I have many friends and ties in the U.S., a country where I have lived and worked in the past, including a couple of now adults who went to a very famous school at Columbine, with whom I spent a year together (we were both wintering at the South Pole Station) and, you know, they learned what this means first person. And among my friends so many complain about this culture of death, and some have also moved to Europe, or elsewhere, where maybe you can't own the ebike that whizzes by at 50 mph but where if you send your child to school you don't have to worry about whether he or she will come home alive.
I am Italian by birth, but trust me: when someone criticize my country with well-justified arguments (and the reasons can be many...) I have no problem admitting that
there is a problem. After so many years traveling and working abroad, nationalism is no more part of my way of life.

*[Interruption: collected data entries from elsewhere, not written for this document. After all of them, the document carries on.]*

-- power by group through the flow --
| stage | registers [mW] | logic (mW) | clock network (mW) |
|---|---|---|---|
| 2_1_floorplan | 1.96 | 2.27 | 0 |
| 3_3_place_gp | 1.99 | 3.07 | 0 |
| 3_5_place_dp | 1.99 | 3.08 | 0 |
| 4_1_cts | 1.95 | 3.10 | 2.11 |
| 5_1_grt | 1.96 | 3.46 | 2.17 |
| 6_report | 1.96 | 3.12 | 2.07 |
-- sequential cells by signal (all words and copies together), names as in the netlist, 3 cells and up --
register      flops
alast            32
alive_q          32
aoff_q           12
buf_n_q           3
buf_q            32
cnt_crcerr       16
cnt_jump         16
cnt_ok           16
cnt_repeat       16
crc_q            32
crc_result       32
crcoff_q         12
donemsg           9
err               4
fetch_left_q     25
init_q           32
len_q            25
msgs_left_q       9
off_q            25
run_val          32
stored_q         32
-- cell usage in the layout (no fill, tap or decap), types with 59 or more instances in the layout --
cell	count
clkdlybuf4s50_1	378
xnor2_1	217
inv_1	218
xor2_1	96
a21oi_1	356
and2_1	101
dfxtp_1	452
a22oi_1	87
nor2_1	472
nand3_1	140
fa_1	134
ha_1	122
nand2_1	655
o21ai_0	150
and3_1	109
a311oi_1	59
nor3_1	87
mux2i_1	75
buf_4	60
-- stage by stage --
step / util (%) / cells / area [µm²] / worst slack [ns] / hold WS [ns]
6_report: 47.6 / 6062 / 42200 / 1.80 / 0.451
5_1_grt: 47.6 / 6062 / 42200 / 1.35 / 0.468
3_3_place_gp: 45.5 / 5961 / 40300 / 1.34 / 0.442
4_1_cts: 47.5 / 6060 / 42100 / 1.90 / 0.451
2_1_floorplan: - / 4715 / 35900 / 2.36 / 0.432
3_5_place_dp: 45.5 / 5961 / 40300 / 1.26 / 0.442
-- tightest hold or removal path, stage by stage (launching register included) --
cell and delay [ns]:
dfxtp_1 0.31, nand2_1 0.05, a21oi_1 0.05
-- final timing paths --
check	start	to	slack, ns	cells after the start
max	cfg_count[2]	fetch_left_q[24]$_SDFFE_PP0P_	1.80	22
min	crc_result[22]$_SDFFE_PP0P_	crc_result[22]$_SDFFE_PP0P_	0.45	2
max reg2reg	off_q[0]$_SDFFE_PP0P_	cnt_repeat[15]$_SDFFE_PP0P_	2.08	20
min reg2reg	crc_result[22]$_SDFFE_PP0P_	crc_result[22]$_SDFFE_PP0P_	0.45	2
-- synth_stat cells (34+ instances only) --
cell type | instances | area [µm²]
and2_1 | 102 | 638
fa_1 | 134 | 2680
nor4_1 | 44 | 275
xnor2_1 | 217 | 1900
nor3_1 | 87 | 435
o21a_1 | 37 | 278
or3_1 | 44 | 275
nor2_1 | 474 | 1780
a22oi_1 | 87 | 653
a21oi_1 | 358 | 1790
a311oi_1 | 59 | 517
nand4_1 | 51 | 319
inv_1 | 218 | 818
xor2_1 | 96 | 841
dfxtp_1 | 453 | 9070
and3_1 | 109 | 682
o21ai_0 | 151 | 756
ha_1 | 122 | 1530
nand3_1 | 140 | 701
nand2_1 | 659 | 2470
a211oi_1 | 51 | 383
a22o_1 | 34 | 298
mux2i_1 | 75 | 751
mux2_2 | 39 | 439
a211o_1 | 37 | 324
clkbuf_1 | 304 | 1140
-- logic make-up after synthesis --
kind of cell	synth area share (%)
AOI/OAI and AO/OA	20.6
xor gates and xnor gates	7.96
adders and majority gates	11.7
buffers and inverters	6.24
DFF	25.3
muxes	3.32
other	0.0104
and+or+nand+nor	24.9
This is an optimization exercise on Yosys and OpenROAD, whose aim is small area, not a production implementation.
At most, simulation tests tie the RTL to the original design; equivalence was not proved.
No functional check of the RTL was part of run 2.
Power and IR drop assume default switching activity.

## flow/run.sh

```bash
#!/bin/bash
# synth_recipe.tcl (not shown) runs the flow's synth.tcl, then flattens the netlist and writes it again
# the make line also repeats each setting of config.mk as NAME=value (left out here)
make -C /OpenROAD-flow-scripts/flow DESIGN_CONFIG=/design/flow/config.mk WORK_HOME=/design/flow/orfs CLKGATE_MAP_FILE= SYNTH_SCRIPT=/design/flow/synth_recipe.tcl finish
```

## flow/config.mk

```make
export PLATFORM = sky130hd
export DESIGN_NAME = lath_rx
export DESIGN_NICKNAME = lath_rx
export VERILOG_FILES = /design/flow/design.v
export SDC_FILE = /design/flow/constraint.sdc
export NUM_CORES = 4
export LEC_CHECK = 0
export CAP_MARGIN = 20
export CORE_MARGIN = 2
export CORE_UTILIZATION = 40
export SLEW_MARGIN = 20
```

## flow/constraint.sdc

```tcl
create_clock -name core_clock -period 25.0 [get_ports {clk}]
set_input_delay 5.0000 -clock core_clock [delete_from_list [all_inputs] [get_ports {clk}]]
set_output_delay 5.0000 -clock core_clock [all_outputs]
set_load 0.01 [all_outputs]
```

## flow/design.v

```verilog
module lath_8b10b (
    input  wire [9:0] sym,
    input  wire       rd,        
    output wire [7:0] data,      
    output wire       is_dat,    
    output wire       is_k281,   
    output wire       is_k285,   
    output wire       is_k277,   
    output wire       is_k297,   
    output wire       err,       
    output wire       rd_next    
);
    function automatic [2:0] ones6(input [5:0] c);
        ones6 = c[0] + c[1] + c[2] + c[3] + c[4] + c[5];
    endfunction
    function automatic [2:0] ones4(input [3:0] c);
        ones4 = c[0] + c[1] + c[2] + c[3];
    endfunction
    function automatic [4:0] dec6(input [5:0] c);
        case (c)
            6'b100111, 6'b011000: dec6 = 5'd0;
            6'b011101, 6'b100010: dec6 = 5'd1;
            6'b101101, 6'b010010: dec6 = 5'd2;
            6'b110001:            dec6 = 5'd3;
            6'b110101, 6'b001010: dec6 = 5'd4;
            6'b101001:            dec6 = 5'd5;
            6'b011001:            dec6 = 5'd6;
            6'b111000, 6'b000111: dec6 = 5'd7;
            6'b111001, 6'b000110: dec6 = 5'd8;
            6'b100101:            dec6 = 5'd9;
            6'b010101:            dec6 = 5'd10;
            6'b110100:            dec6 = 5'd11;
            6'b001101:            dec6 = 5'd12;
            6'b101100:            dec6 = 5'd13;
            6'b011100:            dec6 = 5'd14;
            6'b010111, 6'b101000: dec6 = 5'd15;
            6'b011011, 6'b100100: dec6 = 5'd16;
            6'b100011:            dec6 = 5'd17;
            6'b010011:            dec6 = 5'd18;
            6'b110010:            dec6 = 5'd19;
            6'b001011:            dec6 = 5'd20;
            6'b101010:            dec6 = 5'd21;
            6'b011010:            dec6 = 5'd22;
            6'b111010, 6'b000101: dec6 = 5'd23;
            6'b110011, 6'b001100: dec6 = 5'd24;
            6'b100110:            dec6 = 5'd25;
            6'b010110:            dec6 = 5'd26;
            6'b110110, 6'b001001: dec6 = 5'd27;
            6'b001110:            dec6 = 5'd28;
            6'b101110, 6'b010001: dec6 = 5'd29;
            6'b011110, 6'b100001: dec6 = 5'd30;
            default:              dec6 = 5'd31;
        endcase
    endfunction
    function automatic [2:0] dec4(input [3:0] c);
        case (c)
            4'b1011, 4'b0100: dec4 = 3'd0;
            4'b1001:          dec4 = 3'd1;
            4'b0101:          dec4 = 3'd2;
            4'b1100, 4'b0011: dec4 = 3'd3;
            4'b1101, 4'b0010: dec4 = 3'd4;
            4'b1010:          dec4 = 3'd5;
            4'b0110:          dec4 = 3'd6;
            default:          dec4 = 3'd7;
        endcase
    endfunction
    wire [9:0] t  = sym ^ {10{rd}};
    wire [5:0] t6 = t[9:4];
    wire [2:0] p6 = ones6(t6);
    wire       u  = (p6 == 3'd4);
    wire       v6 = (p6 == 3'd3 && t6 != 6'b000111) ||
                    (u && t6 != 6'b001111 && t6 != 6'b111100);
    wire [3:0] n4 = t[3:0] ^ {4{u}};
    wire       a7 = !u && t[5] && t[4];
    wire       v4 = (ones4(n4) == 3'd2 && n4 != 4'b0011) ||
                    n4 == 4'b1011 || n4 == 4'b1101 ||
                    (!a7 && n4 == 4'b1110) || (a7 && n4 == 4'b0111);
    assign is_dat  = v6 && v4;
    assign is_k281 = (t == 10'b0011111001);
    assign is_k285 = (t == 10'b0011111010);
    assign is_k277 = (t == 10'b1101101000);
    assign is_k297 = (t == 10'b1011101000);
    assign err     = !(is_dat || is_k281 || is_k285 || is_k277 || is_k297);
    assign data    = {dec4(sym[3:0]), dec6(sym[9:4])};
    wire [3:0] ones = sym[0] + sym[1] + sym[2] + sym[3] + sym[4] +
                      sym[5] + sym[6] + sym[7] + sym[8] + sym[9];
    assign rd_next = (ones > 4'd5) || (ones == 4'd5 && rd);
endmodule
module lath_rx (
    input  wire        clk,
    input  wire        rst,           
    input  wire        in_valid,
    input  wire [9:0]  in_sym,        
    output reg         locked,
    output reg         code_err,      
    output reg         fold,          
    output reg         fold_det,      
    output reg         fr_sof,        
    output reg         fr_valid,      
    output reg  [7:0]  fr_data,
    output reg         fr_end,        
    output reg  [1:0]  fr_status,     
    output reg         mk_valid,      
    output reg         mk_err,        
    output reg  [7:0]  mk_id,
    output reg  [23:0] mk_lead,
    output reg         mk_origin
);
    localparam [31:0] CRC_RESIDUE = 32'hB798B438;
    function automatic [31:0] crc32c_byte(input [31:0] crc, input [7:0] d);
        reg [31:0] c;
        integer i;
        begin
            c = crc ^ {24'd0, d};
            for (i = 0; i < 8; i = i + 1)
                c = c[0] ? ((c >> 1) ^ 32'h82F63B78) : (c >> 1);
            crc32c_byte = c;
        end
    endfunction
    function automatic [7:0] crc8_byte(input [7:0] crc, input [7:0] d);
        reg [7:0] c;
        integer i;
        begin
            c = crc ^ d;
            for (i = 0; i < 8; i = i + 1)
                c = c[7] ? ((c << 1) ^ 8'h07) : (c << 1);
            crc8_byte = c;
        end
    endfunction
    function automatic [5:0] age_inc(input [5:0] a);    
        age_inc = (a == 6'd63) ? a : a + 6'd1;
    endfunction
    reg         rd;             
    reg  [1:0]  comma_cnt;      
    reg  [5:0]  age1, age2, age3;   
    reg  [8:0]  nocomma;        
    reg         prev_k285;      
    reg  [2:0]  fold_run;       
    reg         in_frame, in_mark;
    reg  [8:0]  cnt;            
    reg  [31:0] crc;            
    reg  [7:0]  crc8;
    wire [7:0] d;
    wire       is_dat, is_k281, is_k285, is_sof, is_eof, d_err, d_rd;
    lath_8b10b u_dec (
        .sym     (in_sym),
        .rd      (rd),
        .data    (d),
        .is_dat  (is_dat),
        .is_k281 (is_k281),
        .is_k285 (is_k285),
        .is_k277 (is_sof),
        .is_k297 (is_eof),
        .err     (d_err),
        .rd_next (d_rd)
    );
    wire is_comma = is_k281 || is_k285;
    wire lose     = locked && ((d_err && age3 != 6'd63) || (!is_comma && nocomma == 9'd511));
    wire parse    = locked && !lose;
    wire idle     = !in_frame && !in_mark;
    wire full     = (cnt == 9'd266);
    wire [31:0] crc_n  = crc32c_byte(crc, d);
    wire [7:0]  crc8_n = crc8_byte(crc8, d);
    wire [8:0]  len9   = {mk_lead[16], mk_lead[15:8]};
    wire        len_hi = |mk_lead[23:17];
    wire        bad_len = len_hi || ({1'b0, cnt} != {1'b0, len9} + 10'd10);
    wire        bad_crc = (crc != CRC_RESIDUE);
    wire shift_mk = in_valid && is_dat &&
                    ((in_mark && cnt < 9'd4) || (in_frame && (cnt == 9'd4 || cnt == 9'd5)));
    always @(posedge clk) begin
        fr_data   <= d;
        fr_status <= (is_eof && !lose) ? (bad_len ? 2'd2 : bad_crc ? 2'd1 : 2'd0) : 2'd3;
        if (in_valid) begin
            prev_k285 <= is_k285;
            cnt       <= (idle || !is_dat) ? 9'd0 : cnt + 9'd1;
            crc       <= (in_frame && is_dat) ? crc_n : 32'hFFFFFFFF;
            crc8      <= (in_mark && is_dat) ? crc8_n : 8'd0;
        end
        if (shift_mk) begin
            mk_id   <= mk_lead[7:0];
            mk_lead <= {d, mk_lead[23:8]};
        end
        if (in_valid && in_mark && is_dat && cnt == 9'd4)
            mk_origin <= d[0];
        if (!locked) begin
            age1 <= 6'd63; age2 <= 6'd63; age3 <= 6'd63;
            nocomma <= 9'd0;
            fold_run <= 3'd0;
            in_frame <= 1'b0;
            in_mark  <= 1'b0;
        end else if (in_valid) begin
            if (d_err) begin
                age1 <= 6'd0;
                age2 <= age_inc(age1);
                age3 <= age_inc(age2);
            end else begin
                age1 <= age_inc(age1);
                age2 <= age_inc(age2);
                age3 <= age_inc(age3);
            end
            nocomma  <= is_comma ? 9'd0 : nocomma + 9'd1;
            in_frame <= parse && ((in_frame && is_dat && !full) || is_sof);
            in_mark  <= parse && ((in_mark && is_dat && cnt != 9'd5) || is_k281);
            if (!parse)
                fold_run <= 3'd0;
            else if (idle && is_dat && d == 8'h4A && prev_k285)
                fold_run <= (fold_run == 3'd7) ? 3'd7 : fold_run + 3'd1;
            else if (!is_k285)
                fold_run <= 3'd0;
        end
        if (rst) begin
            rd        <= 1'b0;
            locked    <= 1'b0;
            comma_cnt <= 2'd0;
            code_err  <= 1'b0;
            fold      <= 1'b0;
            fold_det  <= 1'b0;
            fr_sof    <= 1'b0;
            fr_valid  <= 1'b0;
            fr_end    <= 1'b0;
            mk_valid  <= 1'b0;
            mk_err    <= 1'b0;
        end else begin
            code_err <= in_valid && d_err;
            fold     <= in_valid && parse && idle && is_dat && d == 8'h4A && prev_k285;
            fold_det <= in_valid && parse && idle && is_dat && d == 8'h4A && prev_k285 && fold_run == 3'd7;
            fr_sof   <= in_valid && parse && is_sof;
            fr_valid <= in_valid && parse && in_frame && is_dat && !full;
            fr_end   <= in_valid && locked && in_frame && (lose || !is_dat || full);
            mk_valid <= in_valid && parse && in_mark && is_dat && cnt == 9'd5 && crc8_n == 8'd0;
            mk_err   <= in_valid && parse && in_mark && is_dat && cnt == 9'd5 && crc8_n != 8'd0;
            if (in_valid) begin
                rd <= d_rd;
                if (locked) begin
                    if (lose)
                        locked <= 1'b0;
                    comma_cnt <= 2'd0;
                end else if (d_err)
                    comma_cnt <= 2'd0;
                else if (is_comma) begin
                    comma_cnt <= comma_cnt + 2'd1;
                    if (comma_cnt == 2'd3)
                        locked <= 1'b1;
                end
            end
        end
    end
endmodule
```

==> out/results.ini, run 1 <==
[power_and_ir_drop]
power_uw = 711
swShare_pct = 31.5
p_leak_uw = 0.00346
p_per_area_mw_per_mm2 = 71.7
vdd_drop_max_mv = 0.0456
p_sw_uw = 224
p_comb_share_pct = 30.3
p_int_uw = 487
clkPwrFrac_pct = 35.0
power_frac_seq_pct = 34.7

[route]
vias_per_cell = 5.22
routed_wl_um = 19100
drc = 0
route.vias.total = 6060
ant_nets = 0
dr.pass1.iters = 5
drt_iter0_drc = 440
wl_per_cell_um = 16.4

[clocking]
root_buffer = clkbuf_16
insertion_delay_ns = 0.42
cts.sinks = 137
cts_tree = done
post-cts-setup-buffers = 0
clockBufferDepth = 2
path_clk_slew_ns = 0.06
postCtsHoldBufs = 0
htreeDepth = 4
post_cts_resized = 0
cts_buffers = 17

[global_route]
grt_max_degree = 53
antenna_found_initial = 0
grt_use_total_pct = 17.9
grt-ovfl-total = 0
grt_pass1_vias = 5893
grt_pass1_wl_um = 31300

[sta]
fmax_mhz = 90.6
clock_skew_ns = 0.0120
finalSetupViolCount = 0
period_minus_slack_ns = 11.04
rsz0062_at_grt = no
hold-worst-slack_ns = 0.445
hold_violations = 0
timing.slew.headroom_pct = 40.1
fin_crit_sh_pct = 44.2
setup-tns-final_ns = 0
drv_slew = 0
worst_pin_slew_ns = 0.898

[yosys]
syn_avg_cell_area_um2 = 10.4
synth_area_leaders = edfxtp_1, dfxtp_1, xnor2_1, xor2_1, nand2_1
synth-simple-area-share_pct = 16.5
syn_nets = 863
netlist.top_cell.by_area = edfxtp_1
synth_seq_area_share_pct = 42.4
synth_ff_type = edfxtp_1
syn_area_mm2 = 0.00843
async_flop_share_pct = 0
synth_edf_count = 83
yosys_warnings = 2
synth_top_family_by_area = XOR/XNOR gates
synthMuxAreaShare_pct = 2.21
synthCells = 814
synth_adder_area_share_pct = 6.23
synth_xor_area_share_pct = 18.2
synth_compound_area_share_pct = 11.2
synth-seq-cells = 137
yosysUniqueCellTypes = 91
synth_top_cell_area_share_pct = 29.6

[critical_path]
crit_path_frequent_cell = fa_1
slowest_stage = clkdlybuf4s50_1
worstPathMaxFanout = 16
crit_buf_inv = 5
slowest_delay_ns = 0.78
cpLargestDelayFamily = adder cells
critPathKind = in2reg
critPathLaunchType = input pin
crit_chain = clkdlybuf4s50_1 -> inv_1 -> ha_1 -> inv_1 -> fa_1 -> inv_1 -> fa_1 -> fa_1 -> nor3b_4 -> xnor2_1 -> xnor2_1 -> fa_1 -> ha_1 -> nor2_1 -> o311ai_1 -> a41o_1 -> a31oi_1 -> buf_4 -> nand2_1 -> nor4b_2 -> or3b_1 -> a21oi_1
end_kind = register
required_ns = 25.35
critPathArrivalTime_ns = 11.38

[place]
placed_cell_area_mm2 = 0.00933
gp_congestion = 0.843
dp_hpwl_um = 13300
portBuffers = 64
place_inst = 1130

[die]
coreArea_mm2 = 0.0208
die_area_mm2 = 0.0223
die_w_um = 149
row_count = 53
pin_count = 65
start_util_pct = 40.5
die_h_um = 149

[finish]
nets = 923
drive_gt1_share_pct = 8.34
design_area_mm2 = 0.00991
diodes = 0
final-instance-count-excl-fill = 1162
area_growth_pct = 17.6

[worst_hold_path]
hp-class = reg2reg

[flow_run]
cap_violations = 0

[run_status]
status = no timing/DRC/antenna violations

If that woman in London had been armed, it is not certain either that she would have been able to save her bicycle or that instead of a robbery it would not have become the scene of a crime. Thank you, but I prefer it this way. Just the idea of having to shoot someone makes me cringe. We are human beings, and the law must be defended not with personal vengeance and the use of personal weapons but building together a society minimizing the conditions under which a crime accrues.
Then if some of you prefer it that way okay, but in your country, please. I am horrified by the idea of going around armed on a bicycle.